Stress, as a term, is highly subjective—it really defies definition. If you ask ten people what stress is, you’re going to get ten different answers. I look at it this way: Stress is not what happens to you but what happens within you. It’s a physiological reaction inside the body in response to some kind of stimulus, whether physical or emotional or environmental. Different healing models define this stress response differently.

Ayurveda is unique because it looks at the energetic properties of the body. Ayurvedic physicians and experts view stress as a disturbance of the nervous system, which is mainly regulated by vata, an invisible wind-air energy that regulates movement inside the body. Some of us naturally have more vata inside us, and others have less. But when we go through a stress response, the amount of vata, or movement, in the body increases. This kinetic energy can be beneficial in the short term, but it wreaks havoc on the body and mind over time. According to Ayurveda, that’s stress.

To manage stress, Ayurveda aims to quiet the fluctuations of the body and mind. The goal is to pacify this vata energy. There are a ton of ways that you can quiet the wind of vata: through diet and lifestyle measures, through sleep, through botanicals—all these things that are anti-vata. According to Ayurveda, vata is what drives disease in the long term, so pacifying and quieting vata is a primary consideration for health and longevity.


Q
How do you approach stress management from a holistic perspective?
A

Whenever I talk about stress management, I like to touch on something I call the four A’s. They are the four ways that you can theoretically manage the effects of stress inside the body: avoid, alter, adapt, and accept.

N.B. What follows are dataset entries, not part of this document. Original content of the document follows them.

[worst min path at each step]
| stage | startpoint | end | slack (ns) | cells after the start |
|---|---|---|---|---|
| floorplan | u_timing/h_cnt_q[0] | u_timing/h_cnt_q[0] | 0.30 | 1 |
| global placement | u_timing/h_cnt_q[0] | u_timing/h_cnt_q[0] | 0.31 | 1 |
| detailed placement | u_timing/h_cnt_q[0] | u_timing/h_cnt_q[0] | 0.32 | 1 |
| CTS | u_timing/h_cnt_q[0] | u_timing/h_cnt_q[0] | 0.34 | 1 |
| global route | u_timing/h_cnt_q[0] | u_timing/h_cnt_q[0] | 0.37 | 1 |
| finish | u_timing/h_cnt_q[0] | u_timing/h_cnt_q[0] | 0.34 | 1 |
[src/rtl/amount_bcd_conv_add3.sv]
// One double-dabble correction cell: a BCD digit of 5 or more gets +3 before the shift.
module bcd_add3 (
   input  logic [3:0] digit,
   input  logic [3:0] adjusted_digit_unused_guard,
   output logic [3:0] adjusted
);
   assign adjusted = (digit >= 4'd5) ? (digit + 4'd3) : digit;
endmodule

[src/rtl/amount_bcd_conv.sv]
// Iterative binary-to-BCD converter (one bit per clock) with start/busy/done handshake,
// leading-zero blanking that never blanks the decimal-point digit or below, and saturation.
module amount_bcd_conv #(
   parameter int BIN_W  = 20,
   parameter int DIGITS = 6,
   parameter int DP_POS = 1
) (
   input  logic                clk,
   input  logic                rst,
   input  logic                start,
   input  logic [BIN_W-1:0]    bin_in,
   output logic                busy,
   output logic                done,
   output logic [4*DIGITS-1:0] bcd_out,
   output logic [DIGITS-1:0]   blank,
   output logic                ovf
);
   import amount_bcd_conv_pkg::*;

   localparam int                ACC_W     = BCD_W * DIGITS;
   localparam int                CNT_W     = $clog2(BIN_W + 1);
   localparam logic [ACC_W-1:0]  SAT_VAL   = ACC_W'(sat_value(DIGITS));
   localparam logic [63:0]       MAX_VAL   = max_value(DIGITS);
   localparam logic [DIGITS-1:0] BLANK_RST = ~DIGITS'((1 << (DP_POS + 1)) - 1);

   if (((64'd1 << BIN_W) - 64'd1) > (64'd1 << ACC_W)) begin : g_width_chk
      $error("amount_bcd_conv: BIN_W too wide for a %0d-digit BCD accumulator", DIGITS);
   end

   state_t             state;
   logic [BIN_W-1:0]   bin_sr;
   logic [ACC_W-1:0]   bcd_acc;
   logic [ACC_W-1:0]   adj;
   logic [CNT_W-1:0]   bit_cnt;
   logic               sat;
   logic               over_range;
   logic               zero_run;
   logic [DIGITS-1:0]  blank_nxt;

   assign over_range = (64'(bin_in) > MAX_VAL);

   for (genvar g = 0; g < DIGITS; g++) begin : g_add3
      bcd_add3 u_add3 (
         .digit                      (bcd_acc[g*BCD_W +: BCD_W]),
         .adjusted_digit_unused_guard(4'd0),
         .adjusted                   (adj[g*BCD_W +: BCD_W])
      );
   end

   // NOTE: every variable written here is given a value before the loop, so no latch is inferred.
   always_comb begin
      zero_run  = 1'b1;
      blank_nxt = '0;
      for (int i = DIGITS - 1; i >= 0; i--) begin
         zero_run     = zero_run & (bcd_acc[i*BCD_W +: BCD_W] == 4'd0);
         blank_nxt[i] = (i > DP_POS) && zero_run;
      end
   end

   // NOTE: state registers use non-blocking assignments so all updates see pre-edge values.
   always_ff @(posedge clk or posedge rst) begin
      if (rst) begin
         state   <= ST_IDLE;
         bin_sr  <= '0;
         bcd_acc <= '0;
         bit_cnt <= '0;
         sat     <= 1'b0;
         busy    <= 1'b0;
         done    <= 1'b0;
         bcd_out <= '0;
         blank   <= BLANK_RST;
         ovf     <= 1'b0;
      end else begin
         done <= 1'b0;
         case (state)
            ST_IDLE: begin
               // A start coinciding with the done pulse is dropped, not queued.
               if (start && !done) begin
                  busy    <= 1'b1;
                  bit_cnt <= '0;
                  state   <= ST_SHIFT;
                  if (over_range) begin
                     sat     <= 1'b1;
                     bcd_acc <= SAT_VAL;
                     bin_sr  <= '0;
                  end else begin
                     sat     <= 1'b0;
                     bcd_acc <= '0;
                     bin_sr  <= bin_in;
                  end
               end
            end
            ST_SHIFT: begin
               // Saturated requests hold the nines for one cycle so done lands two edges after start.
               if (sat) begin
                  state <= ST_DONE;
               end else begin
                  {bcd_acc, bin_sr} <= {adj[ACC_W-2:0], bin_sr, 1'b0};
                  bit_cnt           <= bit_cnt + 1'b1;
                  if (bit_cnt == CNT_W'(BIN_W - 1)) state <= ST_DONE;
               end
            end
            ST_DONE: begin
               bcd_out <= bcd_acc;
               blank   <= blank_nxt;
               ovf     <= sat;
               done    <= 1'b1;
               busy    <= 1'b0;
               state   <= ST_IDLE;
            end
            default: state <= ST_IDLE;
         endcase
      end
   end

endmodule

I’ve come to believe that adaptation is how we can undercut stress in the most meaningful and most significant way. It’s really hard to avoid stress, alter it, or just be like, “Oh, I’m going to accept how stressed out I am and just let it be like that.” It’s more feasible to find ways to adapt over time so that your response to stress isn’t so intense.


Q
Why are adaptogens such good tools in a stress-management protocol?
A

Adaptogens are a family of botanicals that have really interesting properties. There are about eight well-researched adaptogens. To be an adaptogen, a substance has to meet three criteria: It has to be nontoxic and non-habit-forming, it has to be balancing in the body, and most importantly, it has to be supportive of the body’s ability to resist stressors.

Adaptogens generally work through what we call the HPA axis, which how the hypothalamus, the pituitary gland, and the adrenal glands interact. Over time, adaptogens help modify that interaction so that your body responds appropriately to stress and the stress response doesn’t spike too high. Adaptogens also influence the autonomic nervous system, helping promote the parasympathetic (rest-and-digest) response and tone down an occasionally overreactive sympathetic (fight-or-flight) response.


Q
Are different adaptogens best suited to different Ayurvedic constitutions? Are there any that work for all types of people?
A

The coolest thing about Ayurveda is that it breaks everything down in terms of energetic qualities—including the body, food, botanicals, and lifestyle techniques. Everything in the known universe can be described as hot or cold, dry or moist, heavy or light, mobile or inert, etc. It’s these energetic qualities that determine whether something is healthy for you, based on how it influences your unique body type. If it brings balance to your body, it’s healthy. If it creates imbalance, it’s unhealthy.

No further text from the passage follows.